Klinefelter's syndrome

Not to be confused with XYY syndrome.
Klinefelter's syndrome
Classification and external resources

47,XXY
ICD-10 Q98.0-Q98.4
ICD-9 758.7
eMedicine ped/1252
MeSH D007713

Klinefelter's syndrome, 47, XXY, or XXY syndrome is a condition in which males have an extra (an aneuploidy) X sex chromosome . While females have an XX chromosomal makeup, and males an XY, affected individuals have at least two X chromosomes and at least one Y chromosome.[1] Because of the extra chromosome, individuals with the condition are usually referred to as "XXY Males", or "47, XXY Males".[2]

Klinefelter's syndrome is the most common sex chromosome disorder[3] and the second most common condition caused by the presence of extra chromosomes. The condition exists in roughly 1 out of every 1,000 males. One in every 500 males has an extra X chromosome but does not have the syndrome.[4]

The principal effects are development of small testicles and reduced fertility. A variety of other physical and behavioral differences and problems are common, though severity varies and many boys and men with the condition have few detectable symptoms.

The syndrome was named after Dr. Harry Klinefelter, who in 1942 worked with Fuller Albright at Massachusetts General Hospital in Boston, Massachusetts and first described it in the same year.[5]

Contents

Signs and symptoms

Affected males are almost always effectively infertile, although advanced reproductive assistance is sometimes possible.[6] Some degree of language learning impairment may be present,[7] and neuropsychological testing often reveals deficits in executive functions.[8] In adults, possible characteristics vary widely and include little to no signs of affectedness, a lanky, youthful build and facial appearance, or a rounded body type with some degree of gynecomastia (increased breast tissue).[9] Gynecomastia is present to some extent in about a third of affected individuals, a slightly higher percentage than in the XY population, but only about 10% of XXY males' gynecomastia is noticeable enough to require surgery.[10]
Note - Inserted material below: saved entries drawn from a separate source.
===== src/rtl/fb_write_arbiter_if.sv =====
// fb_write_arbiter_if: request, clear-control and framebuffer write-port bundle for fb_write_arbiter
//   clear_start/clear_color      clear request and colour (latched on accept)
//   clear_busy/clear_done        sweep in progress / one-cycle completion pulse
//   reqN_valid/ready/data/x/y    pixel writer N handshake and payload (N=0,1)
//   fb_write_enable/fb_data_in*  registered framebuffer write port
//   drop_count                   out-of-range pixels discarded (bounds-check builds only)
//   modport master: drawing side; modport slave: the arbiter
interface fb_write_arbiter_if #(
    parameter int DATA_W  = 8,
    parameter int COORD_W = 11
);
    logic               clear_start;
    logic [DATA_W-1:0]  clear_color;
    logic               clear_busy;
    logic               clear_done;
    logic               req0_valid;
    logic               req0_ready;
    logic [DATA_W-1:0]  req0_data;
    logic [COORD_W-1:0] req0_x;
    logic [COORD_W-1:0] req0_y;
    logic               req1_valid;
    logic               req1_ready;
    logic [DATA_W-1:0]  req1_data;
    logic [COORD_W-1:0] req1_x;
    logic [COORD_W-1:0] req1_y;
    logic               fb_write_enable;
    logic [DATA_W-1:0]  fb_data_in;
    logic [COORD_W-1:0] fb_data_in_x;
    logic [COORD_W-1:0] fb_data_in_y;
    logic [15:0]        drop_count;

    modport master (
        output clear_start, clear_color,
        output req0_valid, req0_data, req0_x, req0_y,
        output req1_valid, req1_data, req1_x, req1_y,
        input  clear_busy, clear_done, req0_ready, req1_ready,
        input  fb_write_enable, fb_data_in, fb_data_in_x, fb_data_in_y, drop_count
    );

    modport slave (
        input  clear_start, clear_color,
        input  req0_valid, req0_data, req0_x, req0_y,
        input  req1_valid, req1_data, req1_x, req1_y,
        output clear_busy, clear_done, req0_ready, req1_ready,
        output fb_write_enable, fb_data_in, fb_data_in_x, fb_data_in_y, drop_count
    );
endinterface


===== src/rtl/fb_write_arbiter.sv =====
// fb_write_arbiter: round-robin owner of the framebuffer write port with a full-frame clear engine
//   CLOCK_50  system clock (posedge)
//   reset     synchronous, active-low
//   bus       fb_write_arbiter_if.slave: clear control, two pixel writers, fb write port, drop_count
//   Optional macro FB_BOUNDS_CHECK_EN: discard and count pixels outside WIDTH x HEIGHT.
module fb_write_arbiter #(
    parameter int WIDTH   = 320,
    parameter int HEIGHT  = 240,
    parameter int DATA_W  = 8,
    parameter int COORD_W = 11
) (
    input logic               CLOCK_50,
    input logic               reset,
    fb_write_arbiter_if.slave bus
);
    typedef enum logic {IDLE, CLEAR} state_t;
    state_t state, state_nx;
    logic               last_grant;
    logic [COORD_W-1:0] cx, cy;
    logic [DATA_W-1:0]  color;
    logic               sweep_end, start, acc, in_range;
    logic [DATA_W-1:0]  sel_data;
    logic [COORD_W-1:0] sel_x, sel_y;

    assign sweep_end = cx == COORD_W'(WIDTH - 1) && cy == COORD_W'(HEIGHT - 1);
    assign acc       = bus.req0_ready || bus.req1_ready;
    assign sel_data  = bus.req1_ready ? bus.req1_data : bus.req0_data;
    assign sel_x     = bus.req1_ready ? bus.req1_x : bus.req0_x;
    assign sel_y     = bus.req1_ready ? bus.req1_y : bus.req0_y;

    always_ff @(posedge CLOCK_50)
        state <= !reset ? IDLE : state_nx;

    always_comb begin
        state_nx = state;
        if (state == IDLE && bus.clear_start) state_nx = CLEAR;
        if (state == CLEAR && sweep_end) state_nx = IDLE;
    end

    // Writers are held off during the clear_done cycle so the first post-clear accept follows the pulse.
    always_comb begin
        start          = state == IDLE && bus.clear_start;
        bus.req0_ready = state == IDLE && !bus.clear_start && !bus.clear_done &&
                         bus.req0_valid && (!bus.req1_valid || last_grant);
        bus.req1_ready = state == IDLE && !bus.clear_start && !bus.clear_done &&
                         bus.req1_valid && (!bus.req0_valid || !last_grant);
        bus.clear_busy = state == CLEAR;
    end

`ifdef FB_BOUNDS_CHECK_EN
    assign in_range = sel_x < COORD_W'(WIDTH) && sel_y < COORD_W'(HEIGHT);
    always_ff @(posedge CLOCK_50)
        if (!reset) bus.drop_count <= '0;
        else if (acc && !in_range && bus.drop_count != 16'hFFFF) bus.drop_count <= bus.drop_count + 16'd1;
`else
    assign in_range       = 1'b1;
    assign bus.drop_count = '0;
`endif

    always_ff @(posedge CLOCK_50)
        if (!reset) begin
            last_grant          <= 1'b1;
            cx                  <= '0;
            cy                  <= '0;
            color               <= '0;
            bus.clear_done      <= 1'b0;
            bus.fb_write_enable <= 1'b0;
            bus.fb_data_in      <= '0;
            bus.fb_data_in_x    <= '0;
            bus.fb_data_in_y    <= '0;
        end else begin
            bus.clear_done      <= state == CLEAR && sweep_end;
            bus.fb_write_enable <= state == CLEAR || (acc && in_range);
            if (state == CLEAR) begin
                bus.fb_data_in   <= color;
                bus.fb_data_in_x <= cx;
                bus.fb_data_in_y <= cy;
                cx               <= cx == COORD_W'(WIDTH - 1) ? '0 : cx + 1'b1;
                cy               <= cx == COORD_W'(WIDTH - 1) ? cy + 1'b1 : cy;
            end else if (acc && in_range) begin
                bus.fb_data_in   <= sel_data;
                bus.fb_data_in_x <= sel_x;
                bus.fb_data_in_y <= sel_y;
            end
            if (start) begin
                cx    <= '0;
                cy    <= '0;
                color <= bus.clear_color;
            end
            if (acc) last_grant <= bus.req1_ready;
        end
endmodule


===== src/flat_wrapper.sv =====
// flat-port wrapper written by rule: the top's interface ports become plain ports
module fb_write_arbiter_flat 
#(
    parameter int WIDTH   = 320,
    parameter int HEIGHT  = 240,
    parameter int DATA_W  = 8,
    parameter int COORD_W = 11
)
  (CLOCK_50, reset, bus_clear_start, bus_clear_color, bus_req0_valid, bus_req0_data, bus_req0_x, bus_req0_y, bus_req1_valid, bus_req1_data, bus_req1_x, bus_req1_y, bus_clear_busy, bus_clear_done, bus_req0_ready, bus_req1_ready, bus_fb_write_enable, bus_fb_data_in, bus_fb_data_in_x, bus_fb_data_in_y, bus_drop_count);
  fb_write_arbiter_if #(.DATA_W(DATA_W), .COORD_W(COORD_W)) bus_i ();
  input logic CLOCK_50;
  input logic reset;
  input wire logic [$bits(bus_i.clear_start)-1:0] bus_clear_start;
  input wire logic [$bits(bus_i.clear_color)-1:0] bus_clear_color;
  input wire logic [$bits(bus_i.req0_valid)-1:0] bus_req0_valid;
  input wire logic [$bits(bus_i.req0_data)-1:0] bus_req0_data;
  input wire logic [$bits(bus_i.req0_x)-1:0] bus_req0_x;
  input wire logic [$bits(bus_i.req0_y)-1:0] bus_req0_y;
  input wire logic [$bits(bus_i.req1_valid)-1:0] bus_req1_valid;
  input wire logic [$bits(bus_i.req1_data)-1:0] bus_req1_data;
  input wire logic [$bits(bus_i.req1_x)-1:0] bus_req1_x;
  input wire logic [$bits(bus_i.req1_y)-1:0] bus_req1_y;
  output wire logic [$bits(bus_i.clear_busy)-1:0] bus_clear_busy;
  output wire logic [$bits(bus_i.clear_done)-1:0] bus_clear_done;
  output wire logic [$bits(bus_i.req0_ready)-1:0] bus_req0_ready;
  output wire logic [$bits(bus_i.req1_ready)-1:0] bus_req1_ready;
  output wire logic [$bits(bus_i.fb_write_enable)-1:0] bus_fb_write_enable;
  output wire logic [$bits(bus_i.fb_data_in)-1:0] bus_fb_data_in;
  output wire logic [$bits(bus_i.fb_data_in_x)-1:0] bus_fb_data_in_x;
  output wire logic [$bits(bus_i.fb_data_in_y)-1:0] bus_fb_data_in_y;
  output wire logic [$bits(bus_i.drop_count)-1:0] bus_drop_count;
  assign bus_i.clear_start = bus_clear_start;
  assign bus_i.clear_color = bus_clear_color;
  assign bus_i.req0_valid = bus_req0_valid;
  assign bus_i.req0_data = bus_req0_data;
  assign bus_i.req0_x = bus_req0_x;
  assign bus_i.req0_y = bus_req0_y;
  assign bus_i.req1_valid = bus_req1_valid;
  assign bus_i.req1_data = bus_req1_data;
  assign bus_i.req1_x = bus_req1_x;
  assign bus_i.req1_y = bus_req1_y;
  assign bus_clear_busy = bus_i.clear_busy;
  assign bus_clear_done = bus_i.clear_done;
  assign bus_req0_ready = bus_i.req0_ready;
  assign bus_req1_ready = bus_i.req1_ready;
  assign bus_fb_write_enable = bus_i.fb_write_enable;
  assign bus_fb_data_in = bus_i.fb_data_in;
  assign bus_fb_data_in_x = bus_i.fb_data_in_x;
  assign bus_fb_data_in_y = bus_i.fb_data_in_y;
  assign bus_drop_count = bus_i.drop_count;
  fb_write_arbiter #(.WIDTH(WIDTH), .HEIGHT(HEIGHT), .DATA_W(DATA_W), .COORD_W(COORD_W)) u_core (.CLOCK_50(CLOCK_50), .reset(reset), .bus(bus_i));
endmodule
The term hypogonadism in XXY symptoms is often misinterpreted to mean "small testicles" or "small penis". In fact, it means decreased testicular hormone/endocrine function. Because of this hypogonadism, individuals will often have a low serum testosterone level but high serum follicle-stimulating hormone (FSH) and luteinizing hormone (LH) levels.[11] Despite this misunderstanding of the term, however, it is true that XXY men also have microorchidism (i.e. small testicles).[11]

The more severe end of the spectrum of symptom expression is also associated with an increased risk of germ cell tumors, male breast cancer,[12] and osteoporosis,[4] risks shared to varying degrees[13] with females. Additionally, medical literature shows some individual case studies of Klinefelter's syndrome coexisting with other disorders, such as pulmonary disease, varicose veins, diabetes mellitus, and rheumatoid arthritis, but possible correlations between Klinefelter's and these other conditions are not well characterized or understood.

In contrast to these potentially increased risks, it is currently thought that rare X-linked recessive conditions occur less frequently in XXY males than in normal XY males, since these conditions are transmitted by genes on the X chromosome, and people with two X chromosomes are typically only carriers rather than affected by these X-linked recessive conditions.

There are many variances within the XXY population, just as in the most common 46,XY population. While it is possible to characterise 47,XXY males with certain body types, that in itself should not be the method of identification as to whether or not someone has 47,XXY. The only reliable method of identification is karyotype testing.

Diagnosis

A karyotype is used to confirm the diagnosis. In this procedure, a small blood sample is drawn. White blood cells are then separated from the sample, mixed with tissue culture medium, incubated, and checked for chromosomal abnormalities, such as an extra X chromosome.

Diagnosis can also be made prenatally via chorionic villus sampling or amniocentesis, tests in which fetal tissue is extracted and the fetal DNA is examined for genetic abnormalities. A 2002 literature review of elective abortion rates found that approximately 50% of pregnancies in the United States with a diagnosis of Klinefelter's syndrome were terminated.[14]

Cause

The extra X chromosome is retained because of a nondisjunction event during meiosis (sex cell division). The XXY chromosome arrangement is one of the most common genetic variations from the XY karyotype, occurring in about 1 in 500 live male births.[4]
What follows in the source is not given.